What to produce: In the records below, some lines contain the word "buffers". Copy each of them.

Information shown:
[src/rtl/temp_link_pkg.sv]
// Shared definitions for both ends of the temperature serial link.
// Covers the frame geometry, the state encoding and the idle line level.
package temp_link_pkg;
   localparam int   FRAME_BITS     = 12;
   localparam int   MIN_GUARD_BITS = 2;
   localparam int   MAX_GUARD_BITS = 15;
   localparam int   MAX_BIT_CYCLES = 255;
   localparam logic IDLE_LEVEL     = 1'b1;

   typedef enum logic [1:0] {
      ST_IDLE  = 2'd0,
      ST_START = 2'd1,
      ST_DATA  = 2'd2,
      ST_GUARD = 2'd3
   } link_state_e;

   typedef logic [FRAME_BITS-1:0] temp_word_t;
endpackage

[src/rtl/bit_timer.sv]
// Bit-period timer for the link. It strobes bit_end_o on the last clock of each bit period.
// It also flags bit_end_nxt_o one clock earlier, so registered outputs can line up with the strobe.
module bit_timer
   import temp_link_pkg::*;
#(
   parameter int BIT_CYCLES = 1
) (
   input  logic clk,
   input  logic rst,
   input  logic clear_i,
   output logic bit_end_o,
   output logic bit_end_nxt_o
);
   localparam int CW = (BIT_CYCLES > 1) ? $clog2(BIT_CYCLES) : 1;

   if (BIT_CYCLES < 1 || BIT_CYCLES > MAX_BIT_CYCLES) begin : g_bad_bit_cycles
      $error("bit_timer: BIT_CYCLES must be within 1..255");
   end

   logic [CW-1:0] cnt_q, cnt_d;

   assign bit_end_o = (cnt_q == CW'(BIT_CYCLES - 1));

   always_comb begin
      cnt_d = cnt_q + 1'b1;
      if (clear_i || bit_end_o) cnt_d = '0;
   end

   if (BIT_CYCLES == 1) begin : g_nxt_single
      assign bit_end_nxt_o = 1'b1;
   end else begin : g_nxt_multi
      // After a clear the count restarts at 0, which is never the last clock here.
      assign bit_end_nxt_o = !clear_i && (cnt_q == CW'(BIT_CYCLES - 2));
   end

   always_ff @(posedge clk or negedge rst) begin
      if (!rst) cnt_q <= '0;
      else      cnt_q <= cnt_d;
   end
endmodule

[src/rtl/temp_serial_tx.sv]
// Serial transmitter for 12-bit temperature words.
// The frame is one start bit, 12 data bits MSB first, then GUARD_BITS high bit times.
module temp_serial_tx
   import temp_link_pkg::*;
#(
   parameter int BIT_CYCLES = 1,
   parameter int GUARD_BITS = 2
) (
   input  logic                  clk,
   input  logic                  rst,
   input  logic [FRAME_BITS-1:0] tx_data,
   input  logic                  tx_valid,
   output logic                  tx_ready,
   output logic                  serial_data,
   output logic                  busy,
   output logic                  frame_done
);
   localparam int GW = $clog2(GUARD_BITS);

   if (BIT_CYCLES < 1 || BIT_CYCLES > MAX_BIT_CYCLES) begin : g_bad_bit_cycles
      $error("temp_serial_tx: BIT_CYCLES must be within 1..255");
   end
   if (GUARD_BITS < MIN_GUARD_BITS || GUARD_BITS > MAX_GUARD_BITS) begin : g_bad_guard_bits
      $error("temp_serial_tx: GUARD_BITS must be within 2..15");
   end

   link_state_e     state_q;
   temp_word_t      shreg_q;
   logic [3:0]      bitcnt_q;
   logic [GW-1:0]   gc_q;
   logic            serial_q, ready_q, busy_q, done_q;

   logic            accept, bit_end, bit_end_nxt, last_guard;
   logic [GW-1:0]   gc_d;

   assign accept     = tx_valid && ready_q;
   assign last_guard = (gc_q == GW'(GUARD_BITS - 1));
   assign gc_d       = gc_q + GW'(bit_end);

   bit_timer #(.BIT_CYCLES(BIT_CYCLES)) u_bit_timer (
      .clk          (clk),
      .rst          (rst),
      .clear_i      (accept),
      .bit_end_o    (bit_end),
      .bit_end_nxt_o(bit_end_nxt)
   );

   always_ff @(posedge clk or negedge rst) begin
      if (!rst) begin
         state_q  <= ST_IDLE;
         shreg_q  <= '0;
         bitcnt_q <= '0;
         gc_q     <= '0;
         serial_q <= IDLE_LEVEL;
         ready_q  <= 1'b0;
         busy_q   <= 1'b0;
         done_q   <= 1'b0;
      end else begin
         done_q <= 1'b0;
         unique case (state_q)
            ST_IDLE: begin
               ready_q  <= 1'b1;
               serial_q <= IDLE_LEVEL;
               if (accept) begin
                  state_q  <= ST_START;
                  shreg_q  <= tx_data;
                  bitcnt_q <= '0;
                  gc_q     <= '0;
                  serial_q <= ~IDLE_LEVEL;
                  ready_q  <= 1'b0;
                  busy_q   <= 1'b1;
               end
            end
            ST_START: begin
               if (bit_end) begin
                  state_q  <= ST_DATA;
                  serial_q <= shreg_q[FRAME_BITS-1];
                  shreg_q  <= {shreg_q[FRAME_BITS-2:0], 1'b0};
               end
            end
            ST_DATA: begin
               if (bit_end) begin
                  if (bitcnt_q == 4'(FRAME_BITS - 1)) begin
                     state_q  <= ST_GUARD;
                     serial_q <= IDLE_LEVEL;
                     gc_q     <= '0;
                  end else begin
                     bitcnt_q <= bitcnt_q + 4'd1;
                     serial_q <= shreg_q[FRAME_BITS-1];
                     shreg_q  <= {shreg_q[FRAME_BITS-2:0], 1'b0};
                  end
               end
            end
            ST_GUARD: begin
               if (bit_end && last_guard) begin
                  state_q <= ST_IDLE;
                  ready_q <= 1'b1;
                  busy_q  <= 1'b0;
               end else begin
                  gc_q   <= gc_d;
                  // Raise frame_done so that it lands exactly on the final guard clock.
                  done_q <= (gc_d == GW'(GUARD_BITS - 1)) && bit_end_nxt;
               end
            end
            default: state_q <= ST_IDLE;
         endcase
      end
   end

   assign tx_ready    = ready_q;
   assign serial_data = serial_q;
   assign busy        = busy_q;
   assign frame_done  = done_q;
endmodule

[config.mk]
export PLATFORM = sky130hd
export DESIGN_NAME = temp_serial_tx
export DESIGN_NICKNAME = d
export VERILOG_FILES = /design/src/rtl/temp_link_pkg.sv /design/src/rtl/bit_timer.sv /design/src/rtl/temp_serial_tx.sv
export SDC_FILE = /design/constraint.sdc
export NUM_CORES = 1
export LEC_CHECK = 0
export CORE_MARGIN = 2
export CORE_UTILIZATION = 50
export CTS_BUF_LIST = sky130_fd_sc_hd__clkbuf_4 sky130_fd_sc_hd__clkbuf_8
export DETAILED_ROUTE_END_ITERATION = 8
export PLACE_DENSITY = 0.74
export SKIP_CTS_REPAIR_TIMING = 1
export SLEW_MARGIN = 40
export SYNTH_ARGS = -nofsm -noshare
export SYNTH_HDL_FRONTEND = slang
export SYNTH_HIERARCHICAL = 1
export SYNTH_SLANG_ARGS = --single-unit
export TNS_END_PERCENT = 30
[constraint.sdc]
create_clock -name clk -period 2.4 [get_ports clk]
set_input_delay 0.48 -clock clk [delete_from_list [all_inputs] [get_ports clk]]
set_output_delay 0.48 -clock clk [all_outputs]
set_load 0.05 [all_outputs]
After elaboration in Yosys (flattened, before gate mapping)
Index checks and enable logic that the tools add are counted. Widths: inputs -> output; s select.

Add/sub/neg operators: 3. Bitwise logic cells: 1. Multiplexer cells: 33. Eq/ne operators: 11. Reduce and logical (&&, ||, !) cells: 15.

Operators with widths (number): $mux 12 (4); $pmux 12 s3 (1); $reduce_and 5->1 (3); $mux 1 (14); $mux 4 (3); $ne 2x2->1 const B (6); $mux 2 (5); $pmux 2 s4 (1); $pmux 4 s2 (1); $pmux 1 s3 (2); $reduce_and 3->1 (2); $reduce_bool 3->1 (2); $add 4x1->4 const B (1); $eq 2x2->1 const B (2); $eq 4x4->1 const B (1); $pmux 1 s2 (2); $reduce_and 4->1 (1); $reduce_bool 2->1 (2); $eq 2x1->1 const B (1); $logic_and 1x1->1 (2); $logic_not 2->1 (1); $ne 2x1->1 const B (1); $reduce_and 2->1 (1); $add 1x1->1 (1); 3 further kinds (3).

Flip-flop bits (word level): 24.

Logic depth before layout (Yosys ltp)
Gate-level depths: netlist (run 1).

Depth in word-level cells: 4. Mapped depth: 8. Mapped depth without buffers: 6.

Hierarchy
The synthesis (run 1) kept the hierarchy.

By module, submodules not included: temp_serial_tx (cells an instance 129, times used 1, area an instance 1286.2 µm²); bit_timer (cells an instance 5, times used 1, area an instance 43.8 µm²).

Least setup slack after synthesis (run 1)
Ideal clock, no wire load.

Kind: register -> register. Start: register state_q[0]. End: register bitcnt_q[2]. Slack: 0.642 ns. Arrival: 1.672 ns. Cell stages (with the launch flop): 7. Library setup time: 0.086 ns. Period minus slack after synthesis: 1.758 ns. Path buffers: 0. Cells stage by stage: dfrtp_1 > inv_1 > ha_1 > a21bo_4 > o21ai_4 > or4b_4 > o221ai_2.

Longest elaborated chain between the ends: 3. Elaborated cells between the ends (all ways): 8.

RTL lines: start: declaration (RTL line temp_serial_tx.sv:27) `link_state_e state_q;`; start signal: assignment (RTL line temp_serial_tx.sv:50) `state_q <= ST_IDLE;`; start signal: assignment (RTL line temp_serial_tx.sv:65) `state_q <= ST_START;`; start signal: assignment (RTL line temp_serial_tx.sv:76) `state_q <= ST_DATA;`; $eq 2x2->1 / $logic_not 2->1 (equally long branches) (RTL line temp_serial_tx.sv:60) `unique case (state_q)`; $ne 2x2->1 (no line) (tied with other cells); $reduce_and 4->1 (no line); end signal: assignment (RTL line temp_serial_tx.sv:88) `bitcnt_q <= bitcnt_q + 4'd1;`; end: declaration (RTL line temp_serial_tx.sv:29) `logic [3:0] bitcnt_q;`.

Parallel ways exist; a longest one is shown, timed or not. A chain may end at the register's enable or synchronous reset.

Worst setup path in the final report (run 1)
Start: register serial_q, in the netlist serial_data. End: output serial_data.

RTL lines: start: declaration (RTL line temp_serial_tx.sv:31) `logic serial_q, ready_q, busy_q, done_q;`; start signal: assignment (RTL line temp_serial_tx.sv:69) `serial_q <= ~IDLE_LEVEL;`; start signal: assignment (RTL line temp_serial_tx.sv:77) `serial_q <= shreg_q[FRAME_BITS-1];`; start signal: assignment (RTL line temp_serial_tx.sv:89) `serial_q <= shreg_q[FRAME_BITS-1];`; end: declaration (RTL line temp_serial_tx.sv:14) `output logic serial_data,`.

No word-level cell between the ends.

Problem solution:
Depth in word-level cells: 4. Mapped depth: 8. Mapped depth without buffers: 6.
Kind: register -> register. Start: register state_q[0]. End: register bitcnt_q[2]. Slack: 0.642 ns. Arrival: 1.672 ns. Cell stages (with the launch flop): 7. Library setup time: 0.086 ns. Period minus slack after synthesis: 1.758 ns. Path buffers: 0. Cells stage by stage: dfrtp_1 > inv_1 > ha_1 > a21bo_4 > o21ai_4 > or4b_4 > o221ai_2.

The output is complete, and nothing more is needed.